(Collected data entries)
===== src/sv/tofp_pkg.sv =====
// Shared types, codes and fade helpers of the tracked object fade table.
`timescale 1ns / 1ps
package tofp_pkg;

    localparam int unsigned MAX_RESULTS = 16;
    localparam int unsigned KCNT_W      = 5;
    localparam logic [16:0] ONE_Q16     = 17'h10000;

    // Result kinds
    localparam logic [2:0] KIND_SNAP     = 3'd0;
    localparam logic [2:0] KIND_RELEASED = 3'd1;
    localparam logic [2:0] KIND_ACTIVE   = 3'd2;
    localparam logic [2:0] KIND_DROPPED  = 3'd3;
    localparam logic [2:0] KIND_EMPTY    = 3'd4;

    // Configuration register indexes
    localparam logic [1:0] REG_FADE_IN  = 2'd0;
    localparam logic [1:0] REG_FADE_OUT = 2'd1;
    localparam logic [1:0] REG_HOLD     = 2'd2;
    localparam logic [1:0] REG_GRACE    = 2'd3;

    typedef enum logic [2:0] {
        OP_FRAME_START = 3'd0,
        OP_OBSERVE     = 3'd1,
        OP_FRAME_END   = 3'd2,
        OP_TICK        = 3'd3,
        OP_SNAPSHOT    = 3'd4,
        OP_SWEEP       = 3'd5,
        OP_ACTIVE      = 3'd6
    } op_t;

    typedef enum logic [3:0] {
        ST_IDLE,
        ST_DIV_IN,
        ST_DIV_OUT,
        ST_DIV_TICK,
        ST_SNAP_RD,
        ST_SNAP_MUL,
        ST_SNAP_ADD,
        ST_SWEEP,
        ST_FLUSH
    } st_t;

    typedef struct packed {
        logic signed [31:0] x;
        logic signed [31:0] y;
        logic signed [31:0] z;
    } pos_t;

    typedef struct packed {
        op_t         op;
        logic [47:0] now_us;
        logic [15:0] samples;
        logic [15:0] id;
        logic [15:0] label;
        pos_t        pos;
        logic [16:0] factor;
    } cmd_t;

    typedef struct packed {
        logic [15:0] fade_in;
        logic [15:0] fade_out;
        logic [31:0] hold_us;
        logic [31:0] grace_us;
    } cfg_t;

    typedef struct packed {
        logic [15:0] id;
        logic [15:0] label;
        pos_t        prev;
        pos_t        cur;
        logic [16:0] fade;
        logic [47:0] last_us;
    } entry_t;

    typedef struct packed {
        logic [2:0]  kind;
        logic [15:0] id;
        logic [15:0] label;
        logic [16:0] fade;
        pos_t        pos;
        logic        is_active;
        logic        last;
    } res_t;

    // Fade in, saturating at one
    function automatic logic [16:0] fade_add(input logic [16:0] a, input logic [16:0] b);
        logic [17:0] s;
        s = {1'b0, a} + {1'b0, b};
        fade_add = (s > {1'b0, ONE_Q16}) ? ONE_Q16 : s[16:0];
    endfunction

    // Fade out, saturating at zero
    function automatic logic [16:0] fade_sub(input logic [16:0] a, input logic [16:0] b);
        fade_sub = (a > b) ? (a - b) : 17'd0;
    endfunction

endpackage


===== src/sv/tofp_queue.sv =====
// Two-entry command queue between the front end and the table engine.
`timescale 1ns / 1ps
module tofp_queue (
    input  logic           clk,
    input  logic           rst_n,
    input  logic           push,
    input  tofp_pkg::cmd_t push_cmd,
    output logic           full,
    output logic           head_valid,
    output tofp_pkg::cmd_t head_cmd,
    input  logic           pop
);
    import tofp_pkg::*;

    cmd_t       slot_reg [2];
    logic       wr_ptr_reg, wr_ptr_next;
    logic       rd_ptr_reg, rd_ptr_next;
    logic [1:0] count_reg, count_next;

    assign full       = (count_reg == 2'd2);
    assign head_valid = (count_reg != 2'd0);
    assign head_cmd   = slot_reg[rd_ptr_reg];

    // Advance pointers and count
    always_comb
    begin
        wr_ptr_next = wr_ptr_reg ^ push;
        rd_ptr_next = rd_ptr_reg ^ pop;
        count_next  = count_reg + {1'b0, push} - {1'b0, pop};
    end

    always_ff @(posedge clk or negedge rst_n)
    begin
        if (!rst_n)
        begin
            wr_ptr_reg <= 1'b0;
            rd_ptr_reg <= 1'b0;
            count_reg  <= 2'd0;
        end
        else
        begin
            wr_ptr_reg <= wr_ptr_next;
            rd_ptr_reg <= rd_ptr_next;
            count_reg  <= count_next;
        end
    end

    // Store the command
    always_ff @(posedge clk)
    begin
        if (push)
        begin
            slot_reg[wr_ptr_reg] <= push_cmd;
        end
    end

endmodule
==> config.mk <==
export PLATFORM = sky130hd
export DESIGN_NAME = tofp_front_flat
export DESIGN_NICKNAME = d
export VERILOG_FILES = /design/src/sv/tofp_pkg.sv /design/src/sv/tofp_if.sv /design/src/sv/tofp_front.sv /design/src/flat_wrapper.sv
export SDC_FILE = /design/constraint.sdc
export NUM_CORES = 1
export LEC_CHECK = 0
export BUFFER_PORTS_ARGS = -buffer_cell sky130_fd_sc_hd__buf_2
export CORE_AREA = 2 2 164 166
export DETAILED_ROUTE_END_ITERATION = 6
export DIE_AREA = 0 0 166 168
export SYNTH_ARGS = -nofsm -noshare
export SYNTH_HDL_FRONTEND = slang
export SYNTH_SLANG_ARGS = --single-unit
==> constraint.sdc <==
create_clock -name vclk -period 2.6
set_input_delay 0.26 -clock vclk [all_inputs]
set_output_delay 0.26 -clock vclk [all_outputs]
set_load 0.01 [all_outputs]
==> src/sv/tofp_pkg.sv <==
// Shared types, codes and fade helpers of the tracked object fade table.
`timescale 1ns / 1ps
package tofp_pkg;

    localparam int unsigned MAX_RESULTS = 16;
    localparam int unsigned KCNT_W      = 5;
    localparam logic [16:0] ONE_Q16     = 17'h10000;

    // Result kinds
    localparam logic [2:0] KIND_SNAP     = 3'd0;
    localparam logic [2:0] KIND_RELEASED = 3'd1;
    localparam logic [2:0] KIND_ACTIVE   = 3'd2;
    localparam logic [2:0] KIND_DROPPED  = 3'd3;
    localparam logic [2:0] KIND_EMPTY    = 3'd4;

    // Configuration register indexes
    localparam logic [1:0] REG_FADE_IN  = 2'd0;
    localparam logic [1:0] REG_FADE_OUT = 2'd1;
    localparam logic [1:0] REG_HOLD     = 2'd2;
    localparam logic [1:0] REG_GRACE    = 2'd3;

    typedef enum logic [2:0] {
        OP_FRAME_START = 3'd0,
        OP_OBSERVE     = 3'd1,
        OP_FRAME_END   = 3'd2,
        OP_TICK        = 3'd3,
        OP_SNAPSHOT    = 3'd4,
        OP_SWEEP       = 3'd5,
        OP_ACTIVE      = 3'd6
    } op_t;

    typedef enum logic [3:0] {
        ST_IDLE,
        ST_DIV_IN,
        ST_DIV_OUT,
        ST_DIV_TICK,
        ST_SNAP_RD,
        ST_SNAP_MUL,
        ST_SNAP_ADD,
        ST_SWEEP,
        ST_FLUSH
    } st_t;

    typedef struct packed {
        logic signed [31:0] x;
        logic signed [31:0] y;
        logic signed [31:0] z;
    } pos_t;

    typedef struct packed {
        op_t         op;
        logic [47:0] now_us;
        logic [15:0] samples;
        logic [15:0] id;
        logic [15:0] label;
        pos_t        pos;
        logic [16:0] factor;
    } cmd_t;

    typedef struct packed {
        logic [15:0] fade_in;
        logic [15:0] fade_out;
        logic [31:0] hold_us;
        logic [31:0] grace_us;
    } cfg_t;

    typedef struct packed {
        logic [15:0] id;
        logic [15:0] label;
        pos_t        prev;
        pos_t        cur;
        logic [16:0] fade;
        logic [47:0] last_us;
    } entry_t;

    typedef struct packed {
        logic [2:0]  kind;
        logic [15:0] id;
        logic [15:0] label;
        logic [16:0] fade;
        pos_t        pos;
        logic        is_active;
        logic        last;
    } res_t;

    // Fade in, saturating at one
    function automatic logic [16:0] fade_add(input logic [16:0] a, input logic [16:0] b);
        logic [17:0] s;
        s = {1'b0, a} + {1'b0, b};
        fade_add = (s > {1'b0, ONE_Q16}) ? ONE_Q16 : s[16:0];
    endfunction

    // Fade out, saturating at zero
    function automatic logic [16:0] fade_sub(input logic [16:0] a, input logic [16:0] b);
        fade_sub = (a > b) ? (a - b) : 17'd0;
    endfunction

endpackage

==> src/sv/tofp_if.sv <==
// Item and result channel interfaces of the tracked object fade table.
`timescale 1ns / 1ps
interface tofp_item_if;
    logic               valid;
    logic               ready;
    logic [2:0]         mode;
    logic [47:0]        now_us;
    logic [15:0]        update_samples;
    logic [15:0]        object_id;
    logic [15:0]        object_label;
    logic signed [31:0] pos_x;
    logic signed [31:0] pos_y;
    logic signed [31:0] pos_z;
    logic               position_valid;
    logic [16:0]        interp_factor;

    modport source (
        output valid, mode, now_us, update_samples, object_id, object_label,
               pos_x, pos_y, pos_z, position_valid, interp_factor,
        input  ready
    );
    modport sink (
        input  valid, mode, now_us, update_samples, object_id, object_label,
               pos_x, pos_y, pos_z, position_valid, interp_factor,
        output ready
    );
endinterface


==> src/sv/tofp_front.sv <==
// Front end: accepts items, decodes the mode and drops items that do nothing.
`timescale 1ns / 1ps
module tofp_front (
    tofp_item_if.sink     item,
    input  logic          q_full,
    output logic          push,
    output tofp_pkg::cmd_t cmd
);
    import tofp_pkg::*;

    logic keep;

    // Decode mode; unknown mode and invalid observations are consumed silently
    always_comb
    begin
        cmd.op = OP_FRAME_START;
        keep   = 1'b1;
        unique case (item.mode)
            OP_FRAME_START: cmd.op = OP_FRAME_START;
            OP_OBSERVE:
            begin
                cmd.op = OP_OBSERVE;
                keep   = item.position_valid;
            end
            OP_FRAME_END: cmd.op = OP_FRAME_END;
            OP_TICK:      cmd.op = OP_TICK;
            OP_SNAPSHOT:  cmd.op = OP_SNAPSHOT;
            OP_SWEEP:     cmd.op = OP_SWEEP;
            OP_ACTIVE:    cmd.op = OP_ACTIVE;
            default: keep = 1'b0;
        endcase
    end

    // Carry payload; clamp the blend factor to one
    always_comb
    begin
        cmd.now_us  = item.now_us;
        cmd.samples = item.update_samples;
        cmd.id      = item.object_id;
        cmd.label   = item.object_label;
        cmd.pos.x   = item.pos_x;
        cmd.pos.y   = item.pos_y;
        cmd.pos.z   = item.pos_z;
        cmd.factor  = (item.interp_factor > ONE_Q16) ? ONE_Q16 : item.interp_factor;
    end

    assign item.ready = !q_full;
    assign push       = item.valid && !q_full && keep;

endmodule

==> src/flat_wrapper.sv <==
// flat-port wrapper written by rule: the top's interface ports become plain ports
module tofp_front_flat import tofp_pkg::*;
  (q_full, push, cmd, item_valid, item_mode, item_now_us, item_update_samples, item_object_id, item_object_label, item_pos_x, item_pos_y, item_pos_z, item_position_valid, item_interp_factor, item_ready);
  tofp_item_if item_i ();
  input  logic q_full;
  output logic push;
  output tofp_pkg::cmd_t cmd;
  input wire logic [$bits(item_i.valid)-1:0] item_valid;
  input wire logic [$bits(item_i.mode)-1:0] item_mode;
  input wire logic [$bits(item_i.now_us)-1:0] item_now_us;
  input wire logic [$bits(item_i.update_samples)-1:0] item_update_samples;
  input wire logic [$bits(item_i.object_id)-1:0] item_object_id;
  input wire logic [$bits(item_i.object_label)-1:0] item_object_label;
  input wire logic [$bits(item_i.pos_x)-1:0] item_pos_x;
  input wire logic [$bits(item_i.pos_y)-1:0] item_pos_y;
  input wire logic [$bits(item_i.pos_z)-1:0] item_pos_z;
  input wire logic [$bits(item_i.position_valid)-1:0] item_position_valid;
  input wire logic [$bits(item_i.interp_factor)-1:0] item_interp_factor;
  output wire logic [$bits(item_i.ready)-1:0] item_ready;
  assign item_i.valid = item_valid;
  assign item_i.mode = item_mode;
  assign item_i.now_us = item_now_us;
  assign item_i.update_samples = item_update_samples;
  assign item_i.object_id = item_object_id;
  assign item_i.object_label = item_object_label;
  assign item_i.pos_x = item_pos_x;
  assign item_i.pos_y = item_pos_y;
  assign item_i.pos_z = item_pos_z;
  assign item_i.position_valid = item_position_valid;
  assign item_i.interp_factor = item_interp_factor;
  assign item_ready = item_i.ready;
  tofp_front u_core (.item(item_i), .q_full(q_full), .push(push), .cmd(cmd));
endmodule
# Word-level counts from Yosys, hierarchy flattened

Index checks and enable logic that the tools add are counted.

Register bits: 0
Bits in latches: 0
RAM bits: 0
Memories kept: 0
Bits in read-only memories: 0

Shifts and indexed selects: 0
$mul: 0
Divide/modulo/power cells: 0
Mux-type cells: 3
Reduce and logical (&&, ||, !) cells: 5
Add/sub/neg operators: 0
Magnitude comparators: 1
Bitwise operators: 0
Equal/unequal tests: 6

Operators with widths:

| operator               | count |
|---|---|
| $pmux W3 S6            | 1 |
| $gt A17 B17 Y1 const B | 1 |
| $mux W17               | 1 |
| $eq A3 B3 Y1 const B   | 3 |
| $eq A3 B2 Y1 const B   | 2 |
| $reduce_or A6 Y1       | 1 |
| $eq A3 B1 Y1 const B   | 1 |
| $logic_not A3 Y1       | 1 |
| $logic_and A1 B1 Y1    | 2 |
| $pmux W1 S2            | 1 |
| $logic_not A1 Y1       | 1 |

# Longest topological paths before layout

Gate-level depths: netlist (run 1).

Depth in word-level cells: 4
Depth in mapped cells: 3

# Worst setup path before layout (run 1)

No wires, ideal clock.

Kind: in2out
Start: input port item_interp_factor[6]
End: output port cmd[0] in the netlist's numbering
Arrival time: 1.049 ns
Setup slack: 1.291 ns
Stages on the path: 3
Path through: nor4_2 > a41oi_4 > nor2b_1

RTL lines:

| element         | RTL line           | text |
|---|---|---|
| start, declared | flat_wrapper.sv:18 | `input wire logic [$bits(item_i.interp_factor)-1:0] item_interp_factor;` |
| end, declared   | flat_wrapper.sv:7  | `output tofp_pkg::cmd_t cmd;` |

==> results of run 1 <==
==> critical path, cell delays in order <==
cell     delay, ns
buf_2         0.11
nor4_2        0.45
a41oi_4       0.27
nor2b_1       0.31
buf_2         0.19
==> routing by layer <==
| layer | up-vias | global-route usage (%) | routed length (µm) |
|---|---|---|---|
| li1 | 196 | - | - |
| met1 | 241 | 1.89 | 1060 |
| met2 | 199 | 7.25 | 3120 |
| met3 | 94 | 3.57 | 1450 |
| met4 | 0 | 4.84 | 803 |
| met5 | - | 0 | 0 |
==> final cells by class <==
| class | instances | area share (%) |
|---|---|---|
| inverters | 2 | 0.833 |
| multi-input cells | 28 | 26.8 |
| well taps | 341 | 47.4 |
| repair buffers | 45 | 25.0 |
==> worst paths after layout <==
| path | slack [ns] | to | startpoint | cells after the start |
|---|---|---|---|---|
| setup / recovery | 0.74 | cmd[13] | item_interp_factor[4] | 5 |
| hold / removal | 0.52 | cmd[105] | item_pos_x[24] | 0 |
==> power groups by stage <==
stage               clock network [µW]  registers (µW)  logic [µW]
finish                               0               0        83.8
global route                         0               0        91.9
CTS                                  0               0        87.1
detailed placement                   0               0        86.9
global placement                     0               0        86.1
floorplan                            0               0         336
==> cell families (layout without fill, tap and decap cells) <==
| kind of cell | Yosys count | after routing | synth area share (%) |
|---|---|---|---|
| and+or+nand+nor | 24 | 24 | 11.4 |
| buffers and inverters | 195 | 47 | 85.7 |
| AOI/OAI and AO/OA | 4 | 4 | 2.81 |
==> through the flow <==
stage | setup slack, ns | util, % | cell area, µm²
global route | 0.599 | 3.42 | 901
CTS | 0.634 | 3.42 | 901
global placement | 0.572 | 3.42 | 901
finish | 0.739 | 3.42 | 901
floorplan | 1.29 | - | 1690
detailed placement | 0.641 | 3.42 | 901
==> layout by cell type (no fill, tap or decap) <==
master / count
nor2b_2: 1
o21ai_0: 1
inv_1: 2
nor4_4: 2
nor3_1: 1
and2_1: 1
nor2b_1: 16
a41oi_4: 1
and3_1: 1
nor4_2: 2
a21boi_0: 2
buf_2: 45
==> key figures, run 1 <==
Final layout
  – Inserted Diodes: 0
  – Count of filler cells inserted in the layout: 3140
  – Share of cells above drive strength 1: 68.0%
  – Total number of nets in the final design: 292
  – Area taken by flip-flops and latches: 0 µm²
  – Synthesis-to-finish area growth: -46.8%
  – Multi-input gate area in the final layout: between 200 and 250 µm²
  – Layout sequential cell count: 0
  – CLK BUF: 0
  – Filler-free cell count of the finished design: 416

Logic synthesis
  – Yosys cell types: 13
  – Yosys warns: 0
  – Syn nets: 438
  – Synthesized area: roughly 0.0017 mm²
  – Most instantiated cells after synthesis: buf_4 (192), nor2b_1 (16)
  – Synth area leader: buf_4
  – Library cell with the highest instance count after synthesis: buf_4
  – Part of the Yosys area used for sequential elements: 0%
  – Post-Syn Instances: 223
  – Per-instance average area after synthesis: 7.60 µm²
  – Top area cells in the synthesized netlist: buf_4 (85%), nor2b_1 (5.9%), nor4_4 (2.5%)
  – Area share of the largest cell type after synthesis: 85.1%

Timing
  – WHS: between 0.5 and 0.6 ns
  – Unrepaired setup endpoints after global routing: no
  – Fin. Hold Viols: 0
  – Period utilisation layout: 71.6%
  – Worst Tran Pin Value: 0.443 ns
  – Final period demand of the worst path: 1.86 ns
  – Highest clock rate: 537 MHz
  – Number of setup violations in the final report: 0
  – Max transition margin: 70.2%
  – Number of pins exceeding their max-slew limit in the final report: 0
  – Setup_tns: 0 ns

Setup path
  – Largest fanout of any net on the critical path: 10
  – Arr. time, crit path: approximately 1.6 ns
  – CP Launch Type: primary input
  – Kind of end point of the critical path: primary output
  – Data required time at the worst endpoint: 2.34 ns
  – Path type of the worst setup path: primary input to primary output

Drt
  – DR vias/cell: 1.75
  – Number of DRC violations after detailed routing: 0
  – DRC violation total after the first TritonRoute iteration: 21
  – Remaining antenna violation count after routing: 0
  – Wire length after detailed routing: ~6.4 mm
  – Mean routed wirelength per cell: 15.4 µm
  – First-pass DRT Iterations: 3
  – Via count: 730

Place
  – # port buffers: 45
  – RD Place Congestion: about 0.5
  – Placed cell count: 416

Pwr
  – Combinational group share of total power: 100.0%
  – Power Internal: 36.9 µW
  – Static leakage: 0.000266 µW
  – Clock power share: 0%
  – Power after layout: 83.8 µW
  – NetSw: 46.9 µW
  – Peak supply drop: 0.0251 mV
  – Share of power burned in registers: 0%
  – Switching portion of total power: 56.0%
  – Power density of the placed cells: 93.0 mW/mm²

Flow run
  – Number of violations of the max-capacitance limit: 0

Floorplanning
  – # rows: 60
  – DIE WIDTH: about 170 µm
  – Total Die Area: 0.0279 mm²
  – Boundary Pins: 429
  – Std-Cell Core Area: around 0.026 mm²
  – Initial standard-cell utilization of the core: 6.43%
  – Die span in y: 168 µm

Run status
  – Status: completed

Min path
  – Class of the tightest hold or removal check: primary input to primary output

Global routing
  – Global route total overflow: 0
  – Via count of the first global-routing pass: ~870
  – Global-route wire length before repair: 7.56 mm
  – Pin count of the biggest net entering global routing: 11
  – Overall global routing resource usage: 4.06%
  – Initial antenna violation count: 2

Clock tree
  – Hold Buf Count CTS: 0
  – Post-CTS setup buffer count: 0
  – Post-CTS sizing: 0
Note: power is estimated with default switching activity, not from simulation.
==> run 2: changes to the inputs <==
Settings changed: CORE_AREA 2 2 164 166 to 2 2 167 169, DIE_AREA 0 0 166 168 to 0 0 169 171.
Clock period 2.6 ns to 1.9 ns, I/O delays scaled along.
==> run 2 against run 1 <==
  * Critical path depth stayed put
  * Non-clock buffer count stayed put
  * Global-route usage is 0.11 points higher
  * Count of clock-buffer cells in the layout stayed put
  * Sequential share of layout area stayed put
  * Sequential cell count stayed put
  * Via count is 4.1% higher
  * Total power is 46% higher
  * First-iteration DRC count is 62% higher
  * Critical path type unchanged
  * Critical endpoint unchanged
==> key figures, run 2 (synthesized netlist as in run 1, its figures left out) <==
Global routing
  – Global route total overflow: 0 (unchanged)
  – Via count of the first global-routing pass: 827 (-4.7%)
  – Global-route wire length before repair: 7.67 mm (+1.4%)
  – Pin count of the biggest net entering global routing: 11 (unchanged)
  – Overall global routing resource usage: 4.17% (+0.11 points)
  – Initial antenna violation count: 0 (-2)

Setup path
  – Data required time at the worst endpoint: 1.71 ns (-0.63 ns)
  – Arr. time, crit path: 1.30 ns (-0.30 ns)
  – Kind of end point of the critical path: primary output
  – Largest fanout of any net on the critical path: 10 (unchanged)
  – Endpoint of the worst setup timing path: cmd[13]
  – Critical Path Source: item_interp_factor[6]
  – CP Launch Type: primary input
  – Path type of the worst setup path: primary input to primary output

Timing
  – Number of pins exceeding their max-slew limit in the final report: 0 (unchanged)
  – Period utilisation layout: 78.4%
  – Worst Tran Pin Value: 0.381 ns (-0.0620 ns)
  – Fin. Hold Viols: 0 (unchanged)
  – Number of setup violations in the final report: 0 (unchanged)
  – Highest clock rate: roughly 670 MHz
  – Max transition margin: 74.5% (+4.3 points)
  – Unrepaired setup endpoints after global routing: no
  – Setup_tns: 0 ns (unchanged)
  – Final period demand of the worst path: 1.49 ns
  – WHS: 0.380 ns (-0.140 ns)

Drt
  – Via count: 760 (+4.1%)
  – Top metal layer carrying routed signals: met4
  – Detail Route met3 WL: 2.01 mm (+39%)
  – Wire length after detailed routing: 7.22 mm (+12%)
  – Post-Route M1 WL: 598 µm (-43%)
  – Number of DRC violations after detailed routing: 0 (unchanged)
  – First-pass DRT Iterations: 3 (unchanged)
  – Met2 wire length: 3.56 mm (+14%)
  – Remaining antenna violation count after routing: 0 (unchanged)
  – DR vias/cell: 1.81 (+2.9%)
  – DRC violation total after the first TritonRoute iteration: 34 (+62%)
  – Mean routed wirelength per cell: 17.2 µm (+11%)

Final layout
  – CLK BUF: 0 (unchanged)
  – Layout sequential cell count: 0 (unchanged)
  – Top library cells by usage in the layout, fill and taps aside: buf_2 (45), nor2b_1 (16)
  – Multi-input gate area in the final layout: 241 µm² (unchanged)
  – Area taken by flip-flops and latches: 0 µm² (unchanged)
  – Inserted Diodes: 0 (unchanged)
  – Count of filler cells inserted in the layout: 3262 (+3.9%)
  – Leading cell type in the layout, fill and taps excluded: buf_2
  – Synthesis-to-finish area growth: -46.5%
  – Total number of nets in the final design: 292 (unchanged)
  – Share of cells above drive strength 1: 68.0% (unchanged)

Clock tree
  – Post-CTS setup buffer count: 0 (unchanged)
  – Hold Buf Count CTS: 0 (unchanged)
  – Post-CTS sizing: 0 (unchanged)

Place
  – RD Place Congestion: 0.459 (-9.9%)
  – HPWL after DPL: 6.21 mm
  – # port buffers: 45 (unchanged)

Pwr
  – Static leakage: 0.000266 µW (unchanged)
  – Power density of the placed cells: 135 mW/mm² (+45%)
  – Peak supply drop: 0.0113 mV (-55%)

Flow run
  – Number of violations of the max-capacitance limit: 0 (unchanged)

Floorplanning
  – DIE WIDTH: 169 µm (+1.8%)
  – Total Die Area: 0.0289 mm² (+3.6%)
  – # rows: 61 (+1.7%)
  – Die span in y: 171 µm (+1.8%)
  – Initial standard-cell utilization of the core: 6.20% (-0.23 points)
  – Boundary Pins: 429 (unchanged)
  – Std-Cell Core Area: 0.0273 mm² (+3.7%)

Min path
  – Cell depth of the worst min-delay path: 0 (unchanged)
  – Class of the tightest hold or removal check: primary input to primary output

Run status
  – Status: completed
-- run 2: area by class of cell --
class	instances	area share, %
inverters	2	0.828
repair buffers	45	24.8
multi-input cells	28	26.6
well taps	346	47.7
-- run 2: worst min path at each step --
stage	from	endpoint	slack, ns
after floorplan	item_interp_factor[16]	cmd[11]	0.43
after CTS	item_object_id[9]	cmd[138]	0.38
after global routing	item_pos_y[10]	cmd[59]	0.38
after detailed placement	item_object_id[9]	cmd[138]	0.38
after global placement	item_object_id[9]	cmd[138]	0.38
final	item_object_id[5]	cmd[134]	0.38
-- run 2: per-layer routing --
metal | global-route usage, % | vias up
li1 | - | 198
met1 | 0.625 | 241
met2 | 7.66 | 215
met3 | 4.81 | 106
met4 | 6.24 | 0
met5 | 0 | -
-- run 2: worst max-delay path, cell delays in order --
cell	delay, ns
buf_2	0.11
nor4_2	0.39
a41oi_4	0.26
nor2b_1	0.20
buf_2	0.15
-- run 2: metrics by stage --
stage	util, %	cell area, µm²	cells	total power [µW]	worst slack, ns
2_1_floorplan	-	1690	223	460	0.731
3_3_place_gp	3.32	907	421	122	0.416
3_5_place_dp	3.32	907	421	123	0.367
4_1_cts	3.32	907	421	123	0.388
5_1_grt	3.32	907	421	128	0.381
6_report	3.32	907	421	122	0.410
-- run 2: where the power goes --
group / leakage (µW) / internal (µW) / switching (µW)
clock: 0 / 0 / 0
combinational: 0.000266 / 50.5 / 71.9
sequential: 0 / 0 / 0
total: 0.000266 / 50.5 / 71.9
==> run 3: changes to the inputs <==
Clock period 1.9 ns to 1.4 ns, I/O delays scaled along.
==> run 3 against run 2 <==
  * The run now ends with setup timing left
  * Sequential share of layout area stayed put
  * Setup slack lost 0.42 ns
  * Die area stayed put
  * Non-clock buffer count up 3
  * Combinational power up 53%
  * Total power up 52%
  * Final area grew 8.0%
  * Wire length rose by 5.2%
  * Global-route usage hardly changed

• Activity: Take the records above and return, word for word, only the lines that fall from the line with "cell count: 416" to the line with "in registers: 0%", both of them included.

• Expected output:
  – Placed cell count: 416

Pwr
  – Combinational group share of total power: 100.0%
  – Power Internal: 36.9 µW
  – Static leakage: 0.000266 µW
  – Clock power share: 0%
  – Power after layout: 83.8 µW
  – NetSw: 46.9 µW
  – Peak supply drop: 0.0251 mV
  – Share of power burned in registers: 0%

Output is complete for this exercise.